En el cine, las premisas más locas suelen acabar aportando reflexiones que van mucho más allá de lo obvio, en parte quizá porque nos enfrentamos a ellas con muchas menos expectativas intelectuales: si la campaña de publicidad de un filme lo vende como «un profundo viaje al interior de la mente humana», como poco el espectador entrará en la sala de cine con el listón colocado a una altura media-alta; por la contra, si la cosa va más sobre un pantalón asesino que estrangula al personal y se bebe su sangre, pareciera que el tema será más frívolo y nos enfrentaremos a él como tal. En la realidad, y bajo la carcasa de Slaxx (Elza Kephart, 2020), conviven el terror más campy y la fuerza subtextual. Si bien cuando hablamos de vaqueros que ajustician no faltamos a la verdad de su premisa argumental, no es menos cierto que enfoca el surrealista punto de vista desde una óptica de denuncia social que condena la superficialidad y la explotación infantil.

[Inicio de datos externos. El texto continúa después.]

`config.mk`:
```
export PLATFORM = sky130hd
export DESIGN_NAME = chopper_ref_gen
export DESIGN_NICKNAME = d
export VERILOG_FILES = /design/src/rtl/chopper_ref_gen_pkg.sv /design/src/rtl/chopper_period_cnt.sv /design/src/rtl/chopper_ref_gen.sv
export SDC_FILE = /design/constraint.sdc
export NUM_CORES = 1
export LEC_CHECK = 0
export CAP_MARGIN = 20
export CELL_PAD_IN_SITES_DETAIL_PLACEMENT = 1
export CELL_PAD_IN_SITES_GLOBAL_PLACEMENT = 2
export CORE_ASPECT_RATIO = 0.9
export CORE_MARGIN = 8
export CORE_UTILIZATION = 42
export DETAILED_ROUTE_END_ITERATION = 8
export PLACE_DENSITY = 0.9
export SYNTH_ARGS = -nofsm -noshare
export SYNTH_HDL_FRONTEND = slang
export SYNTH_HIERARCHICAL = 1
export SYNTH_SLANG_ARGS = --single-unit
```
`constraint.sdc`:
```
create_clock -name clk_in -period 11.05 [get_ports clk_in]
set_input_delay 3.315 -clock clk_in [delete_from_list [all_inputs] [get_ports clk_in]]
set_output_delay 3.315 -clock clk_in [all_outputs]
set_load 0.05 [all_outputs]
```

Así, los a estas alturas ínclitos tejanos vinculan su afán exterminador con el abuso laboral hacia los niños que recogen algodón en algún lugar de la India para una poderosa multinacional textil —cuyo logo y disposición publicitaria recuerda peligrosamente a cierta cadena de ropa—, y no están dispuestos a dejar títere con cabeza en su particular cruzada. Con sangre y vísceras suficientes como para molestar al público menos dado a este tipo de películas —recordemos que participa en la sección Midnight X-Treme del Festival de Sitges—, Slaxx guarda en su interior interesantes y poderosas críticas contra la industria de la moda y el mundo de los influencers. Con momentos de lo más desternillantes como ese «para trabajar aquí tienes que ir a la última, tu ropa es de hace ya un mes, han pasado ya tres temporadas», o la caracterización del líder de la marca de ropa casi como una suerte de L. Ron Hubbard contemporáneo, no es difícil entrar en su propuesta una vez se pasa el impacto inicial de ver a un pantalón moviéndose libremente con ansia homicida.

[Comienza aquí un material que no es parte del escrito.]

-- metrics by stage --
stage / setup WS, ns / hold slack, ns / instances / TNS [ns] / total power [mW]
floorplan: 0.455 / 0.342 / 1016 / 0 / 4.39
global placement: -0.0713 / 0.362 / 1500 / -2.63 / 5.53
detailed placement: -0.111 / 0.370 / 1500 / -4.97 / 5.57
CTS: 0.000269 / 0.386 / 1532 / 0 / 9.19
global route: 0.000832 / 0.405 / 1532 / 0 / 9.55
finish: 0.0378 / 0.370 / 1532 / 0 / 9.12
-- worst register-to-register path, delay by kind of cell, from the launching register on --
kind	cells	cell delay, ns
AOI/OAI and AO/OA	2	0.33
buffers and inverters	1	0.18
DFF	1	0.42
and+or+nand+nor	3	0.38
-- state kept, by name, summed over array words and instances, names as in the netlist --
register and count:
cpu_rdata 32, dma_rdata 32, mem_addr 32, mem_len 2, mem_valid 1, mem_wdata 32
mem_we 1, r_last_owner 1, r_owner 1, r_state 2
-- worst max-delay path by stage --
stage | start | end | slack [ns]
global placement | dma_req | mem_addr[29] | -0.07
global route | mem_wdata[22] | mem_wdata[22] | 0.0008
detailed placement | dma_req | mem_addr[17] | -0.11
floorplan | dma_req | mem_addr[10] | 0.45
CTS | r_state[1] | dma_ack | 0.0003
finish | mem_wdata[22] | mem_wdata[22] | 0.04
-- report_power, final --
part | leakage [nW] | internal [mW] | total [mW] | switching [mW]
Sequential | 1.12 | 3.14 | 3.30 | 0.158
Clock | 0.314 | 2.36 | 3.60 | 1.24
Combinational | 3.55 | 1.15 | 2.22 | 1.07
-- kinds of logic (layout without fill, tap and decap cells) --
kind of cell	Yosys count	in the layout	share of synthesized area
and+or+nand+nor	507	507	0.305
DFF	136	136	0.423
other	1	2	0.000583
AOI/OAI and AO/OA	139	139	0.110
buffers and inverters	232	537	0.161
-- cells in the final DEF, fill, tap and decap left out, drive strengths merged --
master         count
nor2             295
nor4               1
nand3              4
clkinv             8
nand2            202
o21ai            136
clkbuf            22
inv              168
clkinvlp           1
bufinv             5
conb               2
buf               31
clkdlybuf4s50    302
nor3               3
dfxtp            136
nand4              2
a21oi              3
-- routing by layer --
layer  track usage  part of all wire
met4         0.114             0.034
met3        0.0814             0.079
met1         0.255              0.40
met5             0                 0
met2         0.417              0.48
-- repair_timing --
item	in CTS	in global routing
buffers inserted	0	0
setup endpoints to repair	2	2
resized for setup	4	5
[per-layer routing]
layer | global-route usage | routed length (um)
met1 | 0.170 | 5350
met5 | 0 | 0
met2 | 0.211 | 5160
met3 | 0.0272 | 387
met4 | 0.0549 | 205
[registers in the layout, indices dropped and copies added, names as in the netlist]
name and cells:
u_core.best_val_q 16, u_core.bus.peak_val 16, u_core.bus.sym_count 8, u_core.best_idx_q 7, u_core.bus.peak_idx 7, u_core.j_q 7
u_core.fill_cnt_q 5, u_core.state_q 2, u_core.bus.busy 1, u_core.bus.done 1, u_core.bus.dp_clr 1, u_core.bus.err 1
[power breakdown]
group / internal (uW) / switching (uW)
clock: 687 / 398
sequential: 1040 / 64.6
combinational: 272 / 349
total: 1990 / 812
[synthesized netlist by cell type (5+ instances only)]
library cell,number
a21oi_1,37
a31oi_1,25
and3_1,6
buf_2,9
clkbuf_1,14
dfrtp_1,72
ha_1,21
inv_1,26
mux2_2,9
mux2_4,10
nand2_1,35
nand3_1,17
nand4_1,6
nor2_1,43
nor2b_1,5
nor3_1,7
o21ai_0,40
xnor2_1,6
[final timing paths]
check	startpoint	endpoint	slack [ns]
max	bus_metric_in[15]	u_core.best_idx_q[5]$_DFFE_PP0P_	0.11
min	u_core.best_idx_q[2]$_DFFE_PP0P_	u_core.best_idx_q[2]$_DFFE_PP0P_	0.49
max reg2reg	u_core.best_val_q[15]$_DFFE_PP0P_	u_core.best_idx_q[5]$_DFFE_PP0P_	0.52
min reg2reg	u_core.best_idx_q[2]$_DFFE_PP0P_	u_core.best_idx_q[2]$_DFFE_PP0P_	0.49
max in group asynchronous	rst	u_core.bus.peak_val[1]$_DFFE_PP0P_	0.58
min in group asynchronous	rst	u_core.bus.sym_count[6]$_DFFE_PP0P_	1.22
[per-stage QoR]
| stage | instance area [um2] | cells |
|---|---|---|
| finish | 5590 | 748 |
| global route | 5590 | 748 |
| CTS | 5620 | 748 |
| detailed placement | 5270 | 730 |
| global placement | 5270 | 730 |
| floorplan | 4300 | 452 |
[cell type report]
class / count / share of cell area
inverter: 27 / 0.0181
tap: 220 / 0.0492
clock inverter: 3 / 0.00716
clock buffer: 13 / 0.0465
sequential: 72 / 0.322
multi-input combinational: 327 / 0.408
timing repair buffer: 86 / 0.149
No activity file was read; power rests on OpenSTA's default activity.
## src/rtl/mem_bus_arbiter_if.sv

```systemverilog
// Bus bundle between the two requesters, the arbiter and the shared memory.
// The arbiter uses the slave modport; requesters and the memory use master.
interface mem_bus_arbiter_if #(
  parameter int ADDR_W = 16,
  parameter int DATA_W = 8
);
  // Handshake: reqN is raised with weN/addrN/wdataN and held until ackN is
  // seen. ackN is a one-cycle completion pulse, and rdataN is valid while
  // ackN is high. The requester drops reqN on the edge at which it sees ackN.
  logic              req0;
  logic              we0;
  logic [ADDR_W-1:0] addr0;
  logic [DATA_W-1:0] wdata0;
  logic              ack0;
  logic [DATA_W-1:0] rdata0;

  logic              req1;
  logic              we1;
  logic [ADDR_W-1:0] addr1;
  logic [DATA_W-1:0] wdata1;
  logic              ack1;
  logic [DATA_W-1:0] rdata1;

  logic [ADDR_W-1:0] mem_addr;
  logic [DATA_W-1:0] mem_wdata;
  logic [DATA_W-1:0] mem_rdata;
  logic              mem_ce;
  logic              mem_r;
  logic              mem_oe;
  logic              mem_w;
  logic              mem_rst;
  logic              busy;
  logic              owner;

  modport slave (
    input  req0, we0, addr0, wdata0,
    input  req1, we1, addr1, wdata1,
    input  mem_rdata,
    output ack0, rdata0, ack1, rdata1,
    output mem_addr, mem_wdata, mem_ce, mem_r, mem_oe, mem_w, mem_rst,
    output busy, owner
  );

  modport master (
    output req0, we0, addr0, wdata0,
    output req1, we1, addr1, wdata1,
    output mem_rdata,
    input  ack0, rdata0, ack1, rdata1,
    input  mem_addr, mem_wdata, mem_ce, mem_r, mem_oe, mem_w, mem_rst,
    input  busy, owner
  );
endinterface

```

## src/rtl/mem_bus_arbiter.sv

```systemverilog
// Two-port arbiter and access sequencer for the shared memory.
// Define MEM_ARB_FIXED_PRIO_EN for fixed priority (port 0 wins); default is round-robin.
module mem_bus_arbiter #(
  parameter int ADDR_W      = 16,
  parameter int DATA_W      = 8,
  parameter int WAIT_CYCLES = 1
) (
  input  logic                 clk,
  input  logic                 rst,
  mem_bus_arbiter_if.slave     bus,
  output logic [1:0]           state_dbg
);

  typedef enum logic [1:0] {
    IDLE   = 2'd0,
    SETUP  = 2'd1,
    ACCESS = 2'd2,
    DONE   = 2'd3
  } state_t;

  localparam logic [3:0] WAIT_INIT = 4'(WAIT_CYCLES);

  state_t            state;
  state_t            state_nxt;
  logic [3:0]        wait_cnt;
  logic [ADDR_W-1:0] addr_q;
  logic [DATA_W-1:0] wdata_q;
  logic              we_q;
  logic              owner_q;
  logic [DATA_W-1:0] rdata0_q;
  logic [DATA_W-1:0] rdata1_q;
  logic              mem_rst_q;
  logic              any_req;
  logic              winner;
  logic              ce_c;
  logic              r_c;
  logic              oe_c;
  logic              w_c;
  logic              last_access;

  assign any_req     = bus.req0 | bus.req1;
  assign last_access = (state == ACCESS) && (wait_cnt == 4'd0);

  always_comb begin
    winner = owner_q;
`ifdef MEM_ARB_FIXED_PRIO_EN
    winner = bus.req0 ? 1'b0 : 1'b1;
`else
    // Contested grants go to the port that did not win last time.
    if (bus.req0 && bus.req1) winner = ~owner_q;
    else                      winner = ~bus.req0;
`endif
  end

  always_ff @(posedge clk or posedge rst) begin
    if (rst) state <= IDLE;
    else     state <= state_nxt;
  end

  always_comb begin
    state_nxt = state;
    ce_c      = 1'b0;
    r_c       = 1'b0;
    oe_c      = 1'b0;
    w_c       = 1'b0;
    case (state)
      IDLE: begin
        if (any_req) state_nxt = SETUP;
      end
      SETUP: begin
        ce_c      = 1'b1;
        state_nxt = ACCESS;
      end
      ACCESS: begin
        ce_c = 1'b1;
        if (we_q) begin
          w_c = 1'b1;
        end else begin
          r_c  = 1'b1;
          oe_c = 1'b1;
        end
        if (wait_cnt == 4'd0) state_nxt = DONE;
      end
      DONE: begin
        state_nxt = IDLE;
      end
      default: state_nxt = IDLE;
    endcase
  end

  // Request fields are latched at the grant so later changes are ignored.
  always_ff @(posedge clk or posedge rst) begin
    if (rst) begin
      addr_q    <= '0;
      wdata_q   <= '0;
      we_q      <= 1'b0;
      owner_q   <= 1'b1;
      wait_cnt  <= 4'd0;
      rdata0_q  <= '0;
      rdata1_q  <= '0;
      mem_rst_q <= 1'b1;
    end else begin
      mem_rst_q <= 1'b0;
      if (state == IDLE && any_req) begin
        addr_q  <= winner ? bus.addr1  : bus.addr0;
        wdata_q <= winner ? bus.wdata1 : bus.wdata0;
        we_q    <= winner ? bus.we1    : bus.we0;
        owner_q <= winner;
      end
      if (state == SETUP) begin
        wait_cnt <= WAIT_INIT;
      end else if (state == ACCESS && wait_cnt != 4'd0) begin
        wait_cnt <= wait_cnt - 4'd1;
      end
      if (last_access && !we_q) begin
        if (owner_q) rdata1_q <= bus.mem_rdata;
        else         rdata0_q <= bus.mem_rdata;
      end
    end
  end

  assign bus.mem_addr  = addr_q;
  assign bus.mem_wdata = we_q ? wdata_q : '0;
  assign bus.mem_ce    = ce_c;
  assign bus.mem_r     = r_c;
  assign bus.mem_oe    = oe_c;
  assign bus.mem_w     = w_c;
  assign bus.mem_rst   = mem_rst_q;
  assign bus.ack0      = (state == DONE) && !owner_q;
  assign bus.ack1      = (state == DONE) &&  owner_q;
  assign bus.rdata0    = rdata0_q;
  assign bus.rdata1    = rdata1_q;
  assign bus.busy      = (state != IDLE);
  assign bus.owner     = owner_q;
  assign state_dbg     = state;

endmodule

```

## src/flat_wrapper.sv

```systemverilog
// flat-port wrapper written by rule: the top's interface ports become plain ports
module mem_bus_arbiter_flat 
#(
  parameter int ADDR_W      = 16,
  parameter int DATA_W      = 8,
  parameter int WAIT_CYCLES = 1
)
  (clk, rst, state_dbg, bus_req0, bus_we0, bus_addr0, bus_wdata0, bus_req1, bus_we1, bus_addr1, bus_wdata1, bus_mem_rdata, bus_ack0, bus_rdata0, bus_ack1, bus_rdata1, bus_mem_addr, bus_mem_wdata, bus_mem_ce, bus_mem_r, bus_mem_oe, bus_mem_w, bus_mem_rst, bus_busy, bus_owner);
  mem_bus_arbiter_if #(.ADDR_W(ADDR_W), .DATA_W(DATA_W)) bus_i ();
  input  logic clk;
  input  logic rst;
  output logic [1:0] state_dbg;
  input wire logic [$bits(bus_i.req0)-1:0] bus_req0;
  input wire logic [$bits(bus_i.we0)-1:0] bus_we0;
  input wire logic [$bits(bus_i.addr0)-1:0] bus_addr0;
  input wire logic [$bits(bus_i.wdata0)-1:0] bus_wdata0;
  input wire logic [$bits(bus_i.req1)-1:0] bus_req1;
  input wire logic [$bits(bus_i.we1)-1:0] bus_we1;
  input wire logic [$bits(bus_i.addr1)-1:0] bus_addr1;
  input wire logic [$bits(bus_i.wdata1)-1:0] bus_wdata1;
  input wire logic [$bits(bus_i.mem_rdata)-1:0] bus_mem_rdata;
  output wire logic [$bits(bus_i.ack0)-1:0] bus_ack0;
  output wire logic [$bits(bus_i.rdata0)-1:0] bus_rdata0;
  output wire logic [$bits(bus_i.ack1)-1:0] bus_ack1;
  output wire logic [$bits(bus_i.rdata1)-1:0] bus_rdata1;
  output wire logic [$bits(bus_i.mem_addr)-1:0] bus_mem_addr;
  output wire logic [$bits(bus_i.mem_wdata)-1:0] bus_mem_wdata;
  output wire logic [$bits(bus_i.mem_ce)-1:0] bus_mem_ce;
  output wire logic [$bits(bus_i.mem_r)-1:0] bus_mem_r;
  output wire logic [$bits(bus_i.mem_oe)-1:0] bus_mem_oe;
  output wire logic [$bits(bus_i.mem_w)-1:0] bus_mem_w;
  output wire logic [$bits(bus_i.mem_rst)-1:0] bus_mem_rst;
  output wire logic [$bits(bus_i.busy)-1:0] bus_busy;
  output wire logic [$bits(bus_i.owner)-1:0] bus_owner;
  assign bus_i.req0 = bus_req0;
  assign bus_i.we0 = bus_we0;
  assign bus_i.addr0 = bus_addr0;
  assign bus_i.wdata0 = bus_wdata0;
  assign bus_i.req1 = bus_req1;
  assign bus_i.we1 = bus_we1;
  assign bus_i.addr1 = bus_addr1;
  assign bus_i.wdata1 = bus_wdata1;
  assign bus_i.mem_rdata = bus_mem_rdata;
  assign bus_ack0 = bus_i.ack0;
  assign bus_rdata0 = bus_i.rdata0;
  assign bus_ack1 = bus_i.ack1;
  assign bus_rdata1 = bus_i.rdata1;
  assign bus_mem_addr = bus_i.mem_addr;
  assign bus_mem_wdata = bus_i.mem_wdata;
  assign bus_mem_ce = bus_i.mem_ce;
  assign bus_mem_r = bus_i.mem_r;
  assign bus_mem_oe = bus_i.mem_oe;
  assign bus_mem_w = bus_i.mem_w;
  assign bus_mem_rst = bus_i.mem_rst;
  assign bus_busy = bus_i.busy;
  assign bus_owner = bus_i.owner;
  mem_bus_arbiter #(.ADDR_W(ADDR_W), .DATA_W(DATA_W), .WAIT_CYCLES(WAIT_CYCLES)) u_core (.clk(clk), .rst(rst), .bus(bus_i), .state_dbg(state_dbg));
endmodule
```
===== src/rtl/alu_pkg.sv =====
// rtl/alu_pkg.sv - shared types for the ALU result receiver
package alu_pkg;

  localparam int ALU_W = 8;

  typedef struct packed {
    logic             cout;
    logic [ALU_W-1:0] z;
  } alu_res_t;

  typedef enum logic {
    IDLE,
    STALLED
  } hold_state_t;

endpackage


===== src/rtl/alu_res_fifo.sv =====
// rtl/alu_res_fifo.sv - synchronous FIFO of ALU results with count
module alu_res_fifo
  import alu_pkg::*;
#(
  parameter int DEPTH = 8,
  localparam int AW = $clog2(DEPTH)
) (
  input  logic     clk,
  input  logic     rst,
  input  logic     push,
  input  alu_res_t wr_data,
  input  logic     pop,
  output alu_res_t head,
  output logic     full,
  output logic     empty,
  output logic [AW:0] count
);

  alu_res_t        mem [DEPTH];
  logic [AW-1:0]   wr_ptr;
  logic [AW-1:0]   rd_ptr;
  logic            do_push;
  logic            do_pop;

  assign full    = (count == (AW+1)'(DEPTH));
  assign empty   = (count == '0);
  assign do_push = push & ~full;
  assign do_pop  = pop & ~empty;

  // Head reads as zero when empty so stale storage never leaks out after reset.
  assign head = empty ? '0 : mem[rd_ptr];

  // Storage array: written on accepted pushes only, no reset needed.
  always_ff @(posedge clk) begin
    if (do_push) begin
      mem[wr_ptr] <= wr_data;
    end
  end

  // Pointers wrap naturally; count tracks push/pop balance.
  always_ff @(posedge clk) begin
    if (rst) begin
      wr_ptr <= '0;
      rd_ptr <= '0;
      count  <= '0;
    end else begin
      if (do_push) begin
        wr_ptr <= wr_ptr + AW'(1);
      end
      if (do_pop) begin
        rd_ptr <= rd_ptr + AW'(1);
      end
      case ({do_push, do_pop})
        2'b10:   count <= count + (AW+1)'(1);
        2'b01:   count <= count - (AW+1)'(1);
        default: count <= count;
      endcase
    end
  end

endmodule
$ cat src/rtl/bus_arbiter.sv
// Burst bus arbiter: round-robin grant of a shared bus to one of N_REQ
// requesters for a whole burst of len+1 beats, with one idle cycle
// between bursts. Optional stall watchdog enabled by BUS_ARB_TIMEOUT_EN.
module bus_arbiter
  import bus_pkg::*;
#(
  parameter  int N_REQ   = DEF_N_REQ,
  parameter  int DATA_W  = DEF_DATA_W,
  parameter  int LEN_W   = DEF_LEN_W,
  parameter  int TIMEOUT = DEF_TIMEOUT,
  localparam int IDX_W   = $clog2(N_REQ)
) (
  input  logic                    clk,
  input  logic                    rst,
  input  logic [N_REQ-1:0]        req_valid,
  input  logic [N_REQ*LEN_W-1:0]  req_len,
  input  logic [N_REQ*DATA_W-1:0] req_data,
  output logic [N_REQ-1:0]        req_ready,
  output logic                    bus_valid,
  output logic [DATA_W-1:0]       bus_data,
  output logic [IDX_W-1:0]        bus_src,
  output logic                    bus_last,
  input  logic                    bus_ready,
  output logic [N_REQ-1:0]        grant,
  output logic                    busy,
  output logic                    timeout_err
);

  state_t             state_q, state_d;
  logic [IDX_W-1:0]   ptr_q;
  logic [IDX_W-1:0]   sel_q;
  logic [N_REQ-1:0]   grant_q;
  logic               busy_q;
  logic [LEN_W-1:0]   len_q;
  logic [LEN_W-1:0]   beat_cnt;

  logic [N_REQ-1:0]   pick;
  logic [IDX_W-1:0]   pick_idx;
  logic               any_req;
  logic               beat_done;
  logic               stall_hit;
  logic               end_burst;

  rr_arbiter #(.N_REQ(N_REQ)) u_rr (
    .req  (req_valid),
    .ptr  (ptr_q),
    .pick (pick),
    .idx  (pick_idx),
    .any  (any_req)
  );

  // Bus mux: only the granted requester sees bus_ready; all quiet in IDLE.
  always_comb begin
    bus_valid = 1'b0;
    bus_data  = '0;
    req_ready = '0;
    bus_last  = 1'b0;
    if (state_q == XFER) begin
      bus_valid        = req_valid[sel_q];
      bus_data         = req_data[int'(sel_q)*DATA_W +: DATA_W];
      req_ready[sel_q] = bus_ready;
      bus_last         = bus_valid && (beat_cnt == len_q);
    end
  end

  assign beat_done = bus_valid && bus_ready;

`ifdef BUS_ARB_TIMEOUT_EN
  localparam int STALL_W = cnt_w(TIMEOUT);

  logic [STALL_W-1:0] stall_cnt;
  logic               timeout_q;

  // A completed beat in the same cycle as the limit wins over the abort.
  assign stall_hit = (state_q == XFER) && !beat_done &&
                     (stall_cnt == STALL_W'(TIMEOUT));

  // Stall counter clears in IDLE (covers grant) and on every beat; saturates.
  always_ff @(posedge clk) begin
    if (rst) begin
      stall_cnt <= '0;
      timeout_q <= 1'b0;
    end else begin
      timeout_q <= stall_hit;
      if (state_q == IDLE || beat_done)
        stall_cnt <= '0;
      else if (stall_cnt != STALL_W'(TIMEOUT))
        stall_cnt <= stall_cnt + 1'b1;
    end
  end

  assign timeout_err = timeout_q;
`else
  assign stall_hit   = 1'b0;
  assign timeout_err = 1'b0;
`endif

  assign end_burst = (state_q == XFER) && ((beat_done && bus_last) || stall_hit);

  // Next-state: grant on any request, return to IDLE after the last beat
  // or a stall abort; IDLE always lasts at least one cycle.
  always_comb begin
    state_d = state_q;
    case (state_q)
      IDLE:    if (any_req) state_d = XFER;
      XFER:    if (end_burst) state_d = IDLE;
      default: state_d = IDLE;
    endcase
  end

  // State register.
  always_ff @(posedge clk) begin
    if (rst) state_q <= IDLE;
    else     state_q <= state_d;
  end

  // Burst bookkeeping: latch winner and length at grant, count beats,
  // hand priority past the finished requester at burst end.
  always_ff @(posedge clk) begin
    if (rst) begin
      ptr_q    <= IDX_W'(N_REQ - 1);
      sel_q    <= '0;
      grant_q  <= '0;
      busy_q   <= 1'b0;
      len_q    <= '0;
      beat_cnt <= '0;
    end else begin
      case (state_q)
        IDLE: begin
          if (any_req) begin
            grant_q  <= pick;
            busy_q   <= 1'b1;
            sel_q    <= pick_idx;
            len_q    <= req_len[int'(pick_idx)*LEN_W +: LEN_W];
            beat_cnt <= '0;
          end
        end
        XFER: begin
          if (end_burst) begin
            grant_q <= '0;
            busy_q  <= 1'b0;
            ptr_q   <= sel_q;
          end
          if (beat_done) beat_cnt <= beat_cnt + 1'b1;
        end
        default: ;
      endcase
    end
  end

  assign grant   = grant_q;
  assign busy    = busy_q;
  assign bus_src = sel_q;

endmodule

Elza Kephart, que escribe —junto a Patricia Gomez— y dirige, consigue orquestar una cinta de género que pese a no trascender las convenciones desde un punto de vista estructural sí logra hacerse un hueco en el corazón del amante del terror alternativo.

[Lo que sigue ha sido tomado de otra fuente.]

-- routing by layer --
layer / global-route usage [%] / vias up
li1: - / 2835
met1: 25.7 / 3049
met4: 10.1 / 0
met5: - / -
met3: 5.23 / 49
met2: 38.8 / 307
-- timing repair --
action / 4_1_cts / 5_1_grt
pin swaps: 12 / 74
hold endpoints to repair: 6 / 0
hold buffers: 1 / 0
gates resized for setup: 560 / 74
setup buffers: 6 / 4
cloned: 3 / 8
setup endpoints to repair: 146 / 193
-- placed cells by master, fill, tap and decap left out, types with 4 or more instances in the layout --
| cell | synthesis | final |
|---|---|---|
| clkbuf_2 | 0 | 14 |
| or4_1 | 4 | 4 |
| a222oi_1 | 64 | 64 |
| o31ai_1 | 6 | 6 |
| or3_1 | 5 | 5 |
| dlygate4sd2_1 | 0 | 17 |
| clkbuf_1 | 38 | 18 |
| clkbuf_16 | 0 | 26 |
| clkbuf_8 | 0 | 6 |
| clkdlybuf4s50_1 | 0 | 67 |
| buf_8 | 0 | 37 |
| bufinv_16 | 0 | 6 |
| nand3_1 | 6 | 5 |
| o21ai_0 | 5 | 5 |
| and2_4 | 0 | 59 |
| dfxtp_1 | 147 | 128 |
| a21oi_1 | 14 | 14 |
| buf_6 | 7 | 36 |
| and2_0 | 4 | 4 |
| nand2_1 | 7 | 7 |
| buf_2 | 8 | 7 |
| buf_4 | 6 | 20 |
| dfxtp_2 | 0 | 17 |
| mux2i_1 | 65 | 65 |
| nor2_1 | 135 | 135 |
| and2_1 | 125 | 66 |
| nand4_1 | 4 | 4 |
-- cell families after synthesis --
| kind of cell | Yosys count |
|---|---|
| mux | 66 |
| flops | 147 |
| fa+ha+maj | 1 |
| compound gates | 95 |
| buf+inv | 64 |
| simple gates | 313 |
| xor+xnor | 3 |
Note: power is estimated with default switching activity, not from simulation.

A pesar de tener una vocación claramente festivalera a la que se le adivina escaso recorrido comercial más allá de convertirse en obra de culto —algo que no dudamos que pueda pasar, como ya ocurrió en el pasado con otros filmes de objeto inanimado asesino como Rubber (Quentin Dupieux, 2010)—, Slaxx es pura diversión no tan culpable, que aunque pierde cierto fuelle cuando se le adivina demasiado la intensidad contestataria, lleva de la mano al respetable durante sus escasos setenta y ocho minutos por un mundo cínico y muy dado a la parodia. Aunque comparte bloque temático con películas como Helter Skelter (Mika Ninagawa, 2012), Perfect Blue (Satoshi Kon, 1997), The Neon Demon (Nicolas Winding Refn, 2016) o Nina Wu (Midi Z, 2019), el filme canadiense se aleja de su tono más afectado y serio al abrazar la caricatura y la sátira con descaro, como el retrato de la influencer/youtuber como una diva arrogante y odiosa con actitud mesiánica, o de los encargados de la tienda como déspotas bien vestidos que solo buscan el beneficio, aunque por el camino haya que meter cuerpos troceados en cajas.
Elza Kephart, que escribe —junto a Patricia Gomez— y dirige, consigue orquestar una cinta de género que pese a no trascender las convenciones desde un punto de vista estructural —al final, es un slasher, solo que con asesino inanimado— sí logra hacerse un hueco en el corazón del amante del terror alternativo, que además encontrará entre sus imágenes momentos para el recuerdo y críticas de lo más variopintas: a mayores de lo expuesto, guarda balas para comentar sobre la ofensa fácil tan siglo XXI —épica la situación con la trabajadora hindú de la tienda y ese baile al son de Hamara India— o el sectarismo laboral. No acabará situada a la diestra de El padrino (Francis Ford Coppola, 1972), pero hace reflexionar un poco sobre un mundo que alimentamos ciegamente mientras nos hace plantearnos la conveniencia de volver a ponernos pantalones.